WORK ITEM
Starting at the line that contains "nor2b_1,6,6", return every line down to the end of the records below, exactly as written.
┌─ PROVIDED ENTRIES
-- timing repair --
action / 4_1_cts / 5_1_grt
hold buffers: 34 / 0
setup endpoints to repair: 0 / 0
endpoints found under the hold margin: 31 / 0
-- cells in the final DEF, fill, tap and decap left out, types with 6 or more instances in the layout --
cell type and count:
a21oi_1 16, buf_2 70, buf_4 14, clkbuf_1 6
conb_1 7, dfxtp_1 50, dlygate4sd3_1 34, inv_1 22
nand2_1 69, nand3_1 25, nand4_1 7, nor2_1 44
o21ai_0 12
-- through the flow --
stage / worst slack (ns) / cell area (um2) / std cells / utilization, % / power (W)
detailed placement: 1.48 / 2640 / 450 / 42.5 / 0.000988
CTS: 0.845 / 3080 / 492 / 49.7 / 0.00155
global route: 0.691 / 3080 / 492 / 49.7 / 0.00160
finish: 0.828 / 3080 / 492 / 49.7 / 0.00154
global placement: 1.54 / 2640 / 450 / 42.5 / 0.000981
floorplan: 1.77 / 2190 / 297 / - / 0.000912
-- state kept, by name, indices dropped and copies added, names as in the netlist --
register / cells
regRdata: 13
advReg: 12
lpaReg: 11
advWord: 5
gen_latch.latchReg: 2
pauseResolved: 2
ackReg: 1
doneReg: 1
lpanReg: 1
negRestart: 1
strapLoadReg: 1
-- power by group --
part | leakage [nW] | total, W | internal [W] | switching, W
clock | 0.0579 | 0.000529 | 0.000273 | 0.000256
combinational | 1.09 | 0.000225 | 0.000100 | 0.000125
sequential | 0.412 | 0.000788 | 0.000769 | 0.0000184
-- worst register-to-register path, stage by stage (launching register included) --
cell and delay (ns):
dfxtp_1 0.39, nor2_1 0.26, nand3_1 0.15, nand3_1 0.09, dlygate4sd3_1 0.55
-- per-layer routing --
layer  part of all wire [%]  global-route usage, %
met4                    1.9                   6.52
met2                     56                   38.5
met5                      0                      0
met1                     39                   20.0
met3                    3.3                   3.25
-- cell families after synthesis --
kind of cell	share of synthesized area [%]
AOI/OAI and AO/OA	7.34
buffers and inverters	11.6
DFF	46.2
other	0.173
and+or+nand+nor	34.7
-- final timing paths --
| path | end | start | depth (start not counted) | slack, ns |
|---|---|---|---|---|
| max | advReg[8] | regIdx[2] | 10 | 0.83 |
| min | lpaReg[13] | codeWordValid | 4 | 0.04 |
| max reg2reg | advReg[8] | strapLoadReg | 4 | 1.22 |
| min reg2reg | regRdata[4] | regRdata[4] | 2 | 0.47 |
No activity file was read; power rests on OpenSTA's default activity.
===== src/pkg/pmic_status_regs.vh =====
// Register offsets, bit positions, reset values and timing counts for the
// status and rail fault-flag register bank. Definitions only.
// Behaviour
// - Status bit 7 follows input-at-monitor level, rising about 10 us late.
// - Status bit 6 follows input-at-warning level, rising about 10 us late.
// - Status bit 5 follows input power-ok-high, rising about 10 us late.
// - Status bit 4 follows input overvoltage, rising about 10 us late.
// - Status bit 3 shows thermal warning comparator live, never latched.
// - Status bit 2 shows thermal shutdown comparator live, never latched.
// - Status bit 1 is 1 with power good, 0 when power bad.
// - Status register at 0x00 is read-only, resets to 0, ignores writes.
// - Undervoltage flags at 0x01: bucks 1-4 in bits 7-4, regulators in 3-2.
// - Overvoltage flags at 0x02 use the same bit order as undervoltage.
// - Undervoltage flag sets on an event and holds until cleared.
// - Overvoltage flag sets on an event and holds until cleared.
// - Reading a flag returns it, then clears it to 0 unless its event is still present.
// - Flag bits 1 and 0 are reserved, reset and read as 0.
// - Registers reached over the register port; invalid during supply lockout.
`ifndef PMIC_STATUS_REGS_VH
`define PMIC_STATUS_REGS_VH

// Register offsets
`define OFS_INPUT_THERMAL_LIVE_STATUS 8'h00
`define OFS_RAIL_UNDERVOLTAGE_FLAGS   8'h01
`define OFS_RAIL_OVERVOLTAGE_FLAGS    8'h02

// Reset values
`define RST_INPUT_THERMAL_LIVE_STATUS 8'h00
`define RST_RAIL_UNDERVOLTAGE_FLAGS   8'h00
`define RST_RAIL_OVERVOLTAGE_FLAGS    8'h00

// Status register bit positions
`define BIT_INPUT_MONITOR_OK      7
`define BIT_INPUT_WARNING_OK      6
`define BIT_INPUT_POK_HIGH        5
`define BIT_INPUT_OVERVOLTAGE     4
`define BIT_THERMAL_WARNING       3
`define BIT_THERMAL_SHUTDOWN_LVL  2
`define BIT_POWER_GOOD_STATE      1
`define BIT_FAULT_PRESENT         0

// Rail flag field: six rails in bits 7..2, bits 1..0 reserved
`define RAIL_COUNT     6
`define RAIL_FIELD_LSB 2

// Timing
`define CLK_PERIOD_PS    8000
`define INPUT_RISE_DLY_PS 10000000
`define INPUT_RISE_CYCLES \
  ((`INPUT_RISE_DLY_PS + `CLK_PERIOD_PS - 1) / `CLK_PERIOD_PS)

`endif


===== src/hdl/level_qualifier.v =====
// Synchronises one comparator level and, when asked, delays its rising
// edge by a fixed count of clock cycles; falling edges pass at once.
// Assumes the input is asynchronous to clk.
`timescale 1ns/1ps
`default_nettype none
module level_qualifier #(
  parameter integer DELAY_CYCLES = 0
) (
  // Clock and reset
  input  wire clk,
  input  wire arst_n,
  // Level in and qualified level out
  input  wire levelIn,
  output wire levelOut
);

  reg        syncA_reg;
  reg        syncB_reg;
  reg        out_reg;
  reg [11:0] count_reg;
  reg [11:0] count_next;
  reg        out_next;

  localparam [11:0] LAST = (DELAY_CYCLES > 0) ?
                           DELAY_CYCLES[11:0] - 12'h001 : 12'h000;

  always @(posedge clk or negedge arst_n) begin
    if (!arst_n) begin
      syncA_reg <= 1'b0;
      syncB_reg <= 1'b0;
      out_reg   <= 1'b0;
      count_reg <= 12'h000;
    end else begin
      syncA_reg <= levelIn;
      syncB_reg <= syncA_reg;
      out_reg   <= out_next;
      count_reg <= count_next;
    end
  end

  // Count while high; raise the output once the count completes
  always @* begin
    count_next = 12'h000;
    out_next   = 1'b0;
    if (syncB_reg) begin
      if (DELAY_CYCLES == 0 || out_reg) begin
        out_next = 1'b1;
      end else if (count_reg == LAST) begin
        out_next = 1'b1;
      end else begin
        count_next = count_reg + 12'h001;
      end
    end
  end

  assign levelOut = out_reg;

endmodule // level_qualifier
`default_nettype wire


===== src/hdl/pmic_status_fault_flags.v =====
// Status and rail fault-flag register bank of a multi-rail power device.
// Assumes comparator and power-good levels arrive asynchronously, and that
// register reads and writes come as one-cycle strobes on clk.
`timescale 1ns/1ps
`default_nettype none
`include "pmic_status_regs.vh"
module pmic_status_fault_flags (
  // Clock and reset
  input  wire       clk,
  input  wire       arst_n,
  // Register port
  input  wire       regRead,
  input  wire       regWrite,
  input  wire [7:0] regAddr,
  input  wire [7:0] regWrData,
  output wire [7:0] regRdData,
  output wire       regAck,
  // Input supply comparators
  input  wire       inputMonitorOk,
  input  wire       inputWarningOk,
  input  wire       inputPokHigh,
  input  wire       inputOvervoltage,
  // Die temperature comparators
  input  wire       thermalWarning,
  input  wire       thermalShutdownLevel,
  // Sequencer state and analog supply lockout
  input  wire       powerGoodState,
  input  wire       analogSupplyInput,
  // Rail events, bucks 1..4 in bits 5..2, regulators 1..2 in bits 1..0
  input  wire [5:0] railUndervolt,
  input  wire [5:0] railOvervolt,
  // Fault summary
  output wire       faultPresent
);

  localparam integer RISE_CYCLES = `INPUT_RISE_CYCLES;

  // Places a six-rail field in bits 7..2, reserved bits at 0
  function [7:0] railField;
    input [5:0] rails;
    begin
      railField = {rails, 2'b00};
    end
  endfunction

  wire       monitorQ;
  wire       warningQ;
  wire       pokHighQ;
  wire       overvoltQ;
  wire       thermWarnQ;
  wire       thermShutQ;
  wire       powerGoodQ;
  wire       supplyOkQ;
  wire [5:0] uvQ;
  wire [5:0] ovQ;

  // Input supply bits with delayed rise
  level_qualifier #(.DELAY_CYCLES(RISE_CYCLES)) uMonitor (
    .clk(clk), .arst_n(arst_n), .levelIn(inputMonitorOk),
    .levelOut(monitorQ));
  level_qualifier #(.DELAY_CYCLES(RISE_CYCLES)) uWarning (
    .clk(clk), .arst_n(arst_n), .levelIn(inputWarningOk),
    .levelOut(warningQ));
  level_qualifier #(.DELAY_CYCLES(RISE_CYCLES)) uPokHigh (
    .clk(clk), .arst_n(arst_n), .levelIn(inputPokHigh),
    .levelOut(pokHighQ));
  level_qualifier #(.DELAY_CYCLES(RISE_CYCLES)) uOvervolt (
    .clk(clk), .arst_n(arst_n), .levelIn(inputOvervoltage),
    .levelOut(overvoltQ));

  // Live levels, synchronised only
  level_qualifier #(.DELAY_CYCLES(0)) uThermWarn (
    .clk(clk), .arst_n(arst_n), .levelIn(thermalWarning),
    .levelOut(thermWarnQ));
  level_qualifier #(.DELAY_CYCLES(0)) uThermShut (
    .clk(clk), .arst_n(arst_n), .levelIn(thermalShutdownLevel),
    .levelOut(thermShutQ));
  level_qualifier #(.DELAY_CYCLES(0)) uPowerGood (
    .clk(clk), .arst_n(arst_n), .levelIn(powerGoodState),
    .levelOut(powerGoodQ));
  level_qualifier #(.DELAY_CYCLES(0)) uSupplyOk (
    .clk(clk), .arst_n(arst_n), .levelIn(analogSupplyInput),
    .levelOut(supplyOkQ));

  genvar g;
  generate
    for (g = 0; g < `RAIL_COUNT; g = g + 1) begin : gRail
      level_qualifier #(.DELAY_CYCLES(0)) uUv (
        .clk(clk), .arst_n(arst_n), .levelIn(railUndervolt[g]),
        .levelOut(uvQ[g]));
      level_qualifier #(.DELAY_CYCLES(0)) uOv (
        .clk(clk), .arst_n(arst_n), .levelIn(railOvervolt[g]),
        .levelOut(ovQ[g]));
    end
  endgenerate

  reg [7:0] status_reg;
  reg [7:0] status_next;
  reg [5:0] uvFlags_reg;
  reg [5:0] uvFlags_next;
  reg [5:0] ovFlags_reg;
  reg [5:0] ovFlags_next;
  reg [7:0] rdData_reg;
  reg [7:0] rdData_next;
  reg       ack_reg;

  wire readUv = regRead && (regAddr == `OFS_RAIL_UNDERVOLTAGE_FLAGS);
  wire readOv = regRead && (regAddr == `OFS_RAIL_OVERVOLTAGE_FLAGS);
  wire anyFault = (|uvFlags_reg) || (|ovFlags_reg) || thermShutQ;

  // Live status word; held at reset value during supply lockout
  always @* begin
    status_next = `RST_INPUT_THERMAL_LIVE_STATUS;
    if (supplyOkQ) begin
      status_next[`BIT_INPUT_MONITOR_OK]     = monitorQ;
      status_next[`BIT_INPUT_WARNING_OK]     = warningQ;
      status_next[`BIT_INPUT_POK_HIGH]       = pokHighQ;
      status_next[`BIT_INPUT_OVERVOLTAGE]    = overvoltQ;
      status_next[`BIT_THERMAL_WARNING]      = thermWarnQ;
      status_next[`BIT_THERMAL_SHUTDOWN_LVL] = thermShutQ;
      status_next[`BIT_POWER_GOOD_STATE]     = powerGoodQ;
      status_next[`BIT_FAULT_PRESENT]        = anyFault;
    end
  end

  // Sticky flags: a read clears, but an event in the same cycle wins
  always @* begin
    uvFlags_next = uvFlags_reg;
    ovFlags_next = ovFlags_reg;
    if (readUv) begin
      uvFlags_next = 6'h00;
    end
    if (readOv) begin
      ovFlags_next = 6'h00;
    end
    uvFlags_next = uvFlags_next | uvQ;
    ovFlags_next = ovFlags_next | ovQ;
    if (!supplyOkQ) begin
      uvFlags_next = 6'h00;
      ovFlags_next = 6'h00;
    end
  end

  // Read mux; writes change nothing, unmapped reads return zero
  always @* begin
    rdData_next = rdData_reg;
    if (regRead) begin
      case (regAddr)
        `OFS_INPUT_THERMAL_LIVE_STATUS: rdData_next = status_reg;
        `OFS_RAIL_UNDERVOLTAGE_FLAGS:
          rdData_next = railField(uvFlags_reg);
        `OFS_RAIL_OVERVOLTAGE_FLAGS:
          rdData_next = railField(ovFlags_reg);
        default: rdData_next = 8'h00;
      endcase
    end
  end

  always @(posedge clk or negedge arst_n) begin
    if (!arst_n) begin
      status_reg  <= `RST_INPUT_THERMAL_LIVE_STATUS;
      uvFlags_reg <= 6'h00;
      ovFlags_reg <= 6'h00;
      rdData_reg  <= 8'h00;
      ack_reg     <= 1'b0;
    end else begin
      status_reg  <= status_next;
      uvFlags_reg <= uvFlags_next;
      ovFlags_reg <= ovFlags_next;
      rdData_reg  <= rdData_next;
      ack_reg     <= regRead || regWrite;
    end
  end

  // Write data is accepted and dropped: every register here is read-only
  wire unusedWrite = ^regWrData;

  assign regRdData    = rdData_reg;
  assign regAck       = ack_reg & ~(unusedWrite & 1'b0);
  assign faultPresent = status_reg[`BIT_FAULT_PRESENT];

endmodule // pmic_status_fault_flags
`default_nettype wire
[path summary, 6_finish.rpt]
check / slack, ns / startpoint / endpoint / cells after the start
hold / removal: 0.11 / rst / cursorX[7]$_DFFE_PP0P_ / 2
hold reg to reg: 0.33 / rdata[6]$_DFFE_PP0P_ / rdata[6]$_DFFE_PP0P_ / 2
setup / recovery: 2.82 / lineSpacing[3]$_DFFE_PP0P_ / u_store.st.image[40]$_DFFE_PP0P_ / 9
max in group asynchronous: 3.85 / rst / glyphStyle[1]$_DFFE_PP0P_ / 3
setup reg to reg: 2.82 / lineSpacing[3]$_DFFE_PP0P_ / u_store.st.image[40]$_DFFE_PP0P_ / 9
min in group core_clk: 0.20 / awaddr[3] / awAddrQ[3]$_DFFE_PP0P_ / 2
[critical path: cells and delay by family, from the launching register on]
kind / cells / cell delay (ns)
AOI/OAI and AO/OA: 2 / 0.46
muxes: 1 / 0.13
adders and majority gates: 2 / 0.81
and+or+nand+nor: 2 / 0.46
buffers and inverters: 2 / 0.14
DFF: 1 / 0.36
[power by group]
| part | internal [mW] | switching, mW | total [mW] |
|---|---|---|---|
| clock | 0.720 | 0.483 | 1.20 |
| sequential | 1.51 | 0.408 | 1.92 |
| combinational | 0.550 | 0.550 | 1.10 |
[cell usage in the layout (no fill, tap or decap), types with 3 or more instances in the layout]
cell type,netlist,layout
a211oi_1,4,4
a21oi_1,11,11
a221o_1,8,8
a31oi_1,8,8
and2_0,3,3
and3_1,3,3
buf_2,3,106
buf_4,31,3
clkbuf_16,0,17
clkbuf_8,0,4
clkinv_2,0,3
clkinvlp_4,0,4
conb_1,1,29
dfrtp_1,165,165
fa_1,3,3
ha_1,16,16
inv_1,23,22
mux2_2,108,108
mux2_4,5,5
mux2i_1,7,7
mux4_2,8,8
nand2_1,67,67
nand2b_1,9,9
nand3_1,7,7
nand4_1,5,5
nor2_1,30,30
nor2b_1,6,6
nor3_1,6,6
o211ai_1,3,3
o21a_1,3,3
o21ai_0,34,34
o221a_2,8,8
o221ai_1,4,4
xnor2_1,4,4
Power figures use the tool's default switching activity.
└─
RESPONSE TO THE TASK
nor2b_1,6,6
nor3_1,6,6
o211ai_1,3,3
o21a_1,3,3
o21ai_0,34,34
o221a_2,8,8
o221ai_1,4,4
xnor2_1,4,4
Power figures use the tool's default switching activity.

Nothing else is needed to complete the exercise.